$ cat config.mk
export PLATFORM = sky130hd
export DESIGN_NAME = reg_file_cfg
export DESIGN_NICKNAME = d
export VERILOG_FILES = /design/src/rtl/reg_file_cfg_pkg.sv /design/src/rtl/reg_file_cfg_parity.sv /design/src/rtl/reg_file_cfg.sv
export SDC_FILE = /design/constraint.sdc
export NUM_CORES = 1
export LEC_CHECK = 0
export BUFFER_PORTS_ARGS = -buffer_cell sky130_fd_sc_hd__buf_4
export CAP_MARGIN = 30
export CORE_UTILIZATION = 40
export DETAILED_ROUTE_END_ITERATION = 8
export SKIP_CTS_REPAIR_TIMING = 1
export SLEW_MARGIN = 0
export SYNTH_ARGS = -nofsm -noshare
export SYNTH_HDL_FRONTEND = slang
export SYNTH_SLANG_ARGS = --single-unit
$ cat constraint.sdc
create_clock -name clk -period 1.8 [get_ports clk]
set_input_delay 0 -clock clk [delete_from_list [all_inputs] [get_ports clk]]
set_output_delay 0 -clock clk [all_outputs]
set_load 0.03 [all_outputs]
$ cat src/rtl/reg_file_cfg_pkg.sv
// Shared constants for the reg_file_cfg configuration register file:
// default geometry and the non-zero reset values of entries 2 and 3.
package reg_file_cfg_pkg;

  localparam int DEF_WIDTH = 8;
  localparam int DEF_DEPTH = 16;

  // Reset values are defined at 8 bits and resized to WIDTH at the use site.
  localparam logic [7:0] RST_VAL2 = 8'b1000_0001;
  localparam logic [7:0] RST_VAL3 = 8'd32;

  // Reset value of entry idx (8-bit form).
  function automatic logic [7:0] rst_val(input int idx);
    case (idx)
      2:       return RST_VAL2;
      3:       return RST_VAL3;
      default: return 8'h00;
    endcase
  endfunction

endpackage

$ cat src/rtl/reg_file_cfg_parity.sv
// Combinational even-parity reduction: parity is the bit that makes the
// total number of ones in {data, parity} even.
module reg_file_cfg_parity #(
  parameter int WIDTH = 8
) (
  input  logic [WIDTH-1:0] data,
  output logic             parity
);

  assign parity = ^data;

endmodule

ASSIGNED TASK -
The answer must consist of every entry, set down exactly as given.

WRITTEN ANSWER -
$ cat config.mk
export PLATFORM = sky130hd
export DESIGN_NAME = reg_file_cfg
export DESIGN_NICKNAME = d
export VERILOG_FILES = /design/src/rtl/reg_file_cfg_pkg.sv /design/src/rtl/reg_file_cfg_parity.sv /design/src/rtl/reg_file_cfg.sv
export SDC_FILE = /design/constraint.sdc
export NUM_CORES = 1
export LEC_CHECK = 0
export BUFFER_PORTS_ARGS = -buffer_cell sky130_fd_sc_hd__buf_4
export CAP_MARGIN = 30
export CORE_UTILIZATION = 40
export DETAILED_ROUTE_END_ITERATION = 8
export SKIP_CTS_REPAIR_TIMING = 1
export SLEW_MARGIN = 0
export SYNTH_ARGS = -nofsm -noshare
export SYNTH_HDL_FRONTEND = slang
export SYNTH_SLANG_ARGS = --single-unit
$ cat constraint.sdc
create_clock -name clk -period 1.8 [get_ports clk]
set_input_delay 0 -clock clk [delete_from_list [all_inputs] [get_ports clk]]
set_output_delay 0 -clock clk [all_outputs]
set_load 0.03 [all_outputs]
$ cat src/rtl/reg_file_cfg_pkg.sv
// Shared constants for the reg_file_cfg configuration register file:
// default geometry and the non-zero reset values of entries 2 and 3.
package reg_file_cfg_pkg;

  localparam int DEF_WIDTH = 8;
  localparam int DEF_DEPTH = 16;

  // Reset values are defined at 8 bits and resized to WIDTH at the use site.
  localparam logic [7:0] RST_VAL2 = 8'b1000_0001;
  localparam logic [7:0] RST_VAL3 = 8'd32;

  // Reset value of entry idx (8-bit form).
  function automatic logic [7:0] rst_val(input int idx);
    case (idx)
      2:       return RST_VAL2;
      3:       return RST_VAL3;
      default: return 8'h00;
    endcase
  endfunction

endpackage

$ cat src/rtl/reg_file_cfg_parity.sv
// Combinational even-parity reduction: parity is the bit that makes the
// total number of ones in {data, parity} even.
module reg_file_cfg_parity #(
  parameter int WIDTH = 8
) (
  input  logic [WIDTH-1:0] data,
  output logic             parity
);

  assign parity = ^data;

endmodule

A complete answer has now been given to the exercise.